■ ASSIGNMENT ■
Repeat exactly the lines below that lie between the line with "export LEC_CHECK = 0" and the line with "export SKIP_LAST_GASP = 1", counting both of those lines as part of the answer.

■ INPUT MATERIAL ■
### config.mk
export PLATFORM = sky130hd
export DESIGN_NAME = gnn_input_loader_flat
export DESIGN_NICKNAME = d
export VERILOG_FILES = /design/src/rtl/gnn_input_loader_if.sv /design/src/rtl/gnn_input_loader.sv /design/src/flat_wrapper.sv
export SDC_FILE = /design/constraint.sdc
export NUM_CORES = 1
export LEC_CHECK = 0
export ABC_AREA = 1
export BUFFER_PORTS_ARGS = -buffer_cell sky130_fd_sc_hd__buf_2
export CAP_MARGIN = 20
export CORE_UTILIZATION = 45
export DETAILED_ROUTE_END_ITERATION = 8
export PLACE_DENSITY = 0.7
export SETUP_SLACK_MARGIN = 0.15
export SKIP_LAST_GASP = 1
export SLEW_MARGIN = 20
export SYNTH_ARGS = -nofsm -noshare
export SYNTH_HDL_FRONTEND = slang
export SYNTH_SLANG_ARGS = --single-unit
### constraint.sdc
create_clock -name clk -period 2.9 [get_ports clk]
set_input_delay 0.58 -clock clk [delete_from_list [all_inputs] [get_ports clk]]
set_output_delay 0.58 -clock clk [all_outputs]
set_load 0.01 [all_outputs]
### src/rtl/gnn_input_loader_if.sv
// Stream-in / parallel-out bundle between the word feeder, the loader and the GNN core.
interface gnn_input_loader_if #(
    parameter int unsigned DATA_W = 5
);
    localparam int unsigned CNT_W = 6;

    logic [DATA_W-1:0]    s_data;
    logic                 s_valid;
    logic                 s_ready;
    logic [16*DATA_W-1:0] x_flat;
    logic [16*DATA_W-1:0] w1_flat;
    logic [8*DATA_W-1:0]  w2_flat;
    logic                 in_ready;
    logic                 out_done;
    logic [CNT_W-1:0]     word_cnt;

    // Feeder / downstream side
    modport master (
        output s_data, s_valid, out_done,
        input  s_ready, x_flat, w1_flat, w2_flat, in_ready, word_cnt
    );

    // Loader side
    modport slave (
        input  s_data, s_valid, out_done,
        output s_ready, x_flat, w1_flat, w2_flat, in_ready, word_cnt
    );
endinterface

### src/rtl/gnn_input_loader.sv
// Collects 40 serial words into feature/weight holding registers and presents them
// in parallel until the downstream stage signals it is done with them.
module gnn_input_loader #(
    parameter int unsigned DATA_W  = 5,
    parameter int unsigned N_WORDS = 40
) (
    input  logic                 clk,
    input  logic                 rst,
    gnn_input_loader_if.slave    bus
);
    localparam int unsigned N_X   = 16;
    localparam int unsigned N_W1  = 16;
    localparam int unsigned N_W2  = 8;
    localparam int unsigned CNT_W = 6;

    typedef enum logic [1:0] {
        ST_IDLE = 2'd0,
        ST_LOAD = 2'd1,
        ST_HOLD = 2'd2
    } state_t;

    state_t            state_q;
    state_t            state_d;
    logic              s_ready_q;
    logic              in_ready_q;
    logic              s_ready_d;
    logic              in_ready_d;
    logic [CNT_W-1:0]  cnt_q;
    logic              hs_c;
    logic              last_c;
    logic [DATA_W-1:0] mem_q [N_WORDS];

    // s_ready_q is high only in LOAD, so a handshake implies LOAD
    assign hs_c   = bus.s_valid && s_ready_q;
    assign last_c = (cnt_q == CNT_W'(N_WORDS - 1));

    // State register
    always_ff @(posedge clk) begin
        if (rst) begin
            state_q <= ST_IDLE;
        end else begin
            state_q <= state_d;
        end
    end

    // Next-state logic
    always_comb begin
        state_d = state_q;
        case (state_q)
            ST_IDLE: state_d = ST_LOAD;
            ST_LOAD: if (hs_c && last_c) state_d = ST_HOLD;
            ST_HOLD: if (bus.out_done) state_d = ST_LOAD;
            default: state_d = ST_IDLE;
        endcase
    end

    // Output decode from the upcoming state, so the flags are registered decodes
    always_comb begin
        s_ready_d  = 1'b0;
        in_ready_d = 1'b0;
        if (state_d == ST_LOAD) s_ready_d  = 1'b1;
        if (state_d == ST_HOLD) in_ready_d = 1'b1;
    end

    // Handshake flag registers
    always_ff @(posedge clk) begin
        if (rst) begin
            s_ready_q  <= 1'b0;
            in_ready_q <= 1'b0;
        end else begin
            s_ready_q  <= s_ready_d;
            in_ready_q <= in_ready_d;
        end
    end

    // Word counter: advances per handshake, cleared on release from HOLD
    always_ff @(posedge clk) begin
        if (rst) begin
            cnt_q <= '0;
        end else if (hs_c) begin
            cnt_q <= cnt_q + CNT_W'(1);
        end else if ((state_q == ST_HOLD) && bus.out_done) begin
            cnt_q <= '0;
        end
    end

    // Holding registers: slot written on its handshake, otherwise kept across loads
    always_ff @(posedge clk) begin
        if (rst) begin
            for (int k = 0; k < int'(N_WORDS); k++) begin
                mem_q[k] <= '0;
            end
        end else if (hs_c) begin
            mem_q[cnt_q] <= bus.s_data;
        end
    end

    // Parallel views of the holding registers
    for (genvar k = 0; k < int'(N_X); k++) begin : g_x
        assign bus.x_flat[k*DATA_W +: DATA_W] = mem_q[k];
    end
    for (genvar k = 0; k < int'(N_W1); k++) begin : g_w1
        assign bus.w1_flat[k*DATA_W +: DATA_W] = mem_q[N_X + k];
    end
    for (genvar k = 0; k < int'(N_W2); k++) begin : g_w2
        assign bus.w2_flat[k*DATA_W +: DATA_W] = mem_q[N_X + N_W1 + k];
    end

    assign bus.s_ready  = s_ready_q;
    assign bus.in_ready = in_ready_q;
    assign bus.word_cnt = cnt_q;

endmodule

■ YOUR SOLUTION ■
export LEC_CHECK = 0
export ABC_AREA = 1
export BUFFER_PORTS_ARGS = -buffer_cell sky130_fd_sc_hd__buf_2
export CAP_MARGIN = 20
export CORE_UTILIZATION = 45
export DETAILED_ROUTE_END_ITERATION = 8
export PLACE_DENSITY = 0.7
export SETUP_SLACK_MARGIN = 0.15
export SKIP_LAST_GASP = 1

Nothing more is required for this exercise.